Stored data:
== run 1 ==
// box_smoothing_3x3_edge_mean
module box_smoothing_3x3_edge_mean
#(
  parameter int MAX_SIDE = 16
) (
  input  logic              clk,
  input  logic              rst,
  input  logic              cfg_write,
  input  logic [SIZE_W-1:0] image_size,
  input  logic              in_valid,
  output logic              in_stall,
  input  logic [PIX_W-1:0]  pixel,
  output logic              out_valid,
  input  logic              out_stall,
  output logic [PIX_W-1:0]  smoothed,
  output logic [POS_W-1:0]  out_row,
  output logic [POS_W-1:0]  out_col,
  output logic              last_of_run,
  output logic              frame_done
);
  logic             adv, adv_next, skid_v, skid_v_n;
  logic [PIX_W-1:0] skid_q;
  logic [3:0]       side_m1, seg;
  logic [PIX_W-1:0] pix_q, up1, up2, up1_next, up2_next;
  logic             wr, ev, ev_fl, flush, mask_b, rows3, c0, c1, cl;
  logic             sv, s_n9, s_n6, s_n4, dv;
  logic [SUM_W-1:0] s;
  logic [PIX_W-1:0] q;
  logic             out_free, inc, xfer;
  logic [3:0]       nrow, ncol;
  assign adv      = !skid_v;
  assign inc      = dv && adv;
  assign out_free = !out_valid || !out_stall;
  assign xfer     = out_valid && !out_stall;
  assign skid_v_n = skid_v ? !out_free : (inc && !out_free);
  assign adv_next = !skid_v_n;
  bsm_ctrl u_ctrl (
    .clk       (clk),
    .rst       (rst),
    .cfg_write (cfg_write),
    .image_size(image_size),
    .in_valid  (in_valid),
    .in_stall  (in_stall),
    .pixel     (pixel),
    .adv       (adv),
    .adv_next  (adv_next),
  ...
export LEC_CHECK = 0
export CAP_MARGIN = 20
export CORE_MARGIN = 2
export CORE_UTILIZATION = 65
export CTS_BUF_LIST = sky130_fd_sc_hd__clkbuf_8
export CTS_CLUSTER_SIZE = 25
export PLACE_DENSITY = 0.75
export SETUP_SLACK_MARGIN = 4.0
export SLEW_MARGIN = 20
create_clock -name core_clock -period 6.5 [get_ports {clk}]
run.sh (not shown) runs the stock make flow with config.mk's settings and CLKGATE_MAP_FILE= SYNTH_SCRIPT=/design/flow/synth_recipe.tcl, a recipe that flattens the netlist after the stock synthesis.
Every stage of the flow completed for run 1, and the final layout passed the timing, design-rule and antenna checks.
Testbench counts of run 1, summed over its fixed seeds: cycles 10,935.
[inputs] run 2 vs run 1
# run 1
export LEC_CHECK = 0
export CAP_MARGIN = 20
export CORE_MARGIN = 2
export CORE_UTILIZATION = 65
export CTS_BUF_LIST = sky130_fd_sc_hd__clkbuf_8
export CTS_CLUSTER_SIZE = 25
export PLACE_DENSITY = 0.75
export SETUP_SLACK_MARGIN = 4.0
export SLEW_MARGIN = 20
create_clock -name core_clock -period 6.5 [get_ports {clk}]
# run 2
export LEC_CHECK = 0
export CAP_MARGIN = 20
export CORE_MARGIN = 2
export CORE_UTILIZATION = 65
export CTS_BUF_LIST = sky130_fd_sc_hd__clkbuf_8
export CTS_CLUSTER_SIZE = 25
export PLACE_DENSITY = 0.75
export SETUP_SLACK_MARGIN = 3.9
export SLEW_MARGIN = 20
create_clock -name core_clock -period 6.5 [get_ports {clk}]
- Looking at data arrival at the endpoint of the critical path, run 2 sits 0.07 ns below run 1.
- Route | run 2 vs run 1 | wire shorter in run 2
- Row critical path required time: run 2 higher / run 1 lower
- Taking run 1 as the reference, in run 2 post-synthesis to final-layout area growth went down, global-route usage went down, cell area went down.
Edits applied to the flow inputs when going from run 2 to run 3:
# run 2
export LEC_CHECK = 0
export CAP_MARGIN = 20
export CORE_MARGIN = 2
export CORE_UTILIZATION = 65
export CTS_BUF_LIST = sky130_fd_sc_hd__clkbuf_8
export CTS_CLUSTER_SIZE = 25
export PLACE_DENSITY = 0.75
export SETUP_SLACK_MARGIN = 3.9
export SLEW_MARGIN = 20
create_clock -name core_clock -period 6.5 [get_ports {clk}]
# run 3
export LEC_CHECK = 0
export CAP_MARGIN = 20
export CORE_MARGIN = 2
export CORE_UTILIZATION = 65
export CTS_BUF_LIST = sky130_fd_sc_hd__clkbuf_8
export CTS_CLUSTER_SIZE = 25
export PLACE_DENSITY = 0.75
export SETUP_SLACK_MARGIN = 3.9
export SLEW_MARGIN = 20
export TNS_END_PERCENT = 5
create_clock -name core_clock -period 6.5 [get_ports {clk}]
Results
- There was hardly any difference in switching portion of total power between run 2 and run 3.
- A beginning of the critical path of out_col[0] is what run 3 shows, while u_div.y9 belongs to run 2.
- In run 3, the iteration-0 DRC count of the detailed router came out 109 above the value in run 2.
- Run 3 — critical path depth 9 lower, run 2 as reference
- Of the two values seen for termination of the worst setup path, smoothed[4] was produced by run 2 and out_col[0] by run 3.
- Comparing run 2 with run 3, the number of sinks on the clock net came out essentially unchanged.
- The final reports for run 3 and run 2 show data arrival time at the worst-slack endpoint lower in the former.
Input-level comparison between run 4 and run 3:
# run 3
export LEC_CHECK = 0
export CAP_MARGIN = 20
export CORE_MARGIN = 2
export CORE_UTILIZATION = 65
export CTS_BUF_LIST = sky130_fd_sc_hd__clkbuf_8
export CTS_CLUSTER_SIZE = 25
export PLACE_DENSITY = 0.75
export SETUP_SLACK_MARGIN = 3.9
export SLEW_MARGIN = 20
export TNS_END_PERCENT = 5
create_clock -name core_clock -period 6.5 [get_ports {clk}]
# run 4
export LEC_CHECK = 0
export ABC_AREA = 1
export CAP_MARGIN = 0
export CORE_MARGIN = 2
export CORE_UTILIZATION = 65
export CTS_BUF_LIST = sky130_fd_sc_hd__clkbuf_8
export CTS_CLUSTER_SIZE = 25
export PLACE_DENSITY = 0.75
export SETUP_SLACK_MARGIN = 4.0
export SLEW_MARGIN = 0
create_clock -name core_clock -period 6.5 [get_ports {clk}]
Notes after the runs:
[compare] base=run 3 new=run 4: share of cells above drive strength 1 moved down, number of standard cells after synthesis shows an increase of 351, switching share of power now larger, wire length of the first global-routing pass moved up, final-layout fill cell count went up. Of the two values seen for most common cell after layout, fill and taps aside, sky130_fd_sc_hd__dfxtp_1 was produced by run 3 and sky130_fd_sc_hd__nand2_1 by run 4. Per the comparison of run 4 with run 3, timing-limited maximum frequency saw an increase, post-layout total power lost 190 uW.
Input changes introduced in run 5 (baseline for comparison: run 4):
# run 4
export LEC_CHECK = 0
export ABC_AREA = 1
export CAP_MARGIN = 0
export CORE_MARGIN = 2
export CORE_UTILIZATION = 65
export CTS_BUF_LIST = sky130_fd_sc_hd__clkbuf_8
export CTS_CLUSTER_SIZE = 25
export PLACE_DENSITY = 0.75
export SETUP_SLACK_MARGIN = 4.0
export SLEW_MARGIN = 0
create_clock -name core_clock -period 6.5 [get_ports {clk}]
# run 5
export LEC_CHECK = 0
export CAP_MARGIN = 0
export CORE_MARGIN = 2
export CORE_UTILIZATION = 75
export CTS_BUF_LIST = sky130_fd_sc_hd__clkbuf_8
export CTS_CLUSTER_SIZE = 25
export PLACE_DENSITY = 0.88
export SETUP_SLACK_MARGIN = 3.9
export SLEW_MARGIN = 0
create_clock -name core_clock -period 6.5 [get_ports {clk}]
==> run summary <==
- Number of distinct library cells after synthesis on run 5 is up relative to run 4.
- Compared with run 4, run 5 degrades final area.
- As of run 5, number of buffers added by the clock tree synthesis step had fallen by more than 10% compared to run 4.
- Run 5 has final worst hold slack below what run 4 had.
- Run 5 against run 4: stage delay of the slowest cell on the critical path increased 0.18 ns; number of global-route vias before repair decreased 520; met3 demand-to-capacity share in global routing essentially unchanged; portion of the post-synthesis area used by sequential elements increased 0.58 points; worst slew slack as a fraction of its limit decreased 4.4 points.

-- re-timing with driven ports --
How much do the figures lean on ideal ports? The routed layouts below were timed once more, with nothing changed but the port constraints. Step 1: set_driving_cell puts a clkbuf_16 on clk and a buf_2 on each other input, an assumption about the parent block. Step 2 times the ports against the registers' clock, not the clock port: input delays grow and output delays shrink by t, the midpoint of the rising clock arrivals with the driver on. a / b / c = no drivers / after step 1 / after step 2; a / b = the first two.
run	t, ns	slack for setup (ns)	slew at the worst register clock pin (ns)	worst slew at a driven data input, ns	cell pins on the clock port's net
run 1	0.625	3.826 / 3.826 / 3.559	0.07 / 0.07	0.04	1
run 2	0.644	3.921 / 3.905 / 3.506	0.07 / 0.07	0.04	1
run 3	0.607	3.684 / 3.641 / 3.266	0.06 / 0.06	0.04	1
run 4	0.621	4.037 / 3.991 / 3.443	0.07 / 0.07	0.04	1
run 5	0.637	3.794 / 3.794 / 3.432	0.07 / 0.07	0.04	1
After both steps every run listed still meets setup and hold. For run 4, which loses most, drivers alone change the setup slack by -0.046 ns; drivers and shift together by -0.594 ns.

→ Exercise aim
Set down, exactly as they appear, the lines above from the first one to the line that holds "output logic [PIX_W-1:0]", both included, please, and no others.

→ Answer to this exercise
== run 1 ==
// box_smoothing_3x3_edge_mean
module box_smoothing_3x3_edge_mean
#(
  parameter int MAX_SIDE = 16
) (
  input  logic              clk,
  input  logic              rst,
  input  logic              cfg_write,
  input  logic [SIZE_W-1:0] image_size,
  input  logic              in_valid,
  output logic              in_stall,
  input  logic [PIX_W-1:0]  pixel,
  output logic              out_valid,
  input  logic              out_stall,
  output logic [PIX_W-1:0]  smoothed,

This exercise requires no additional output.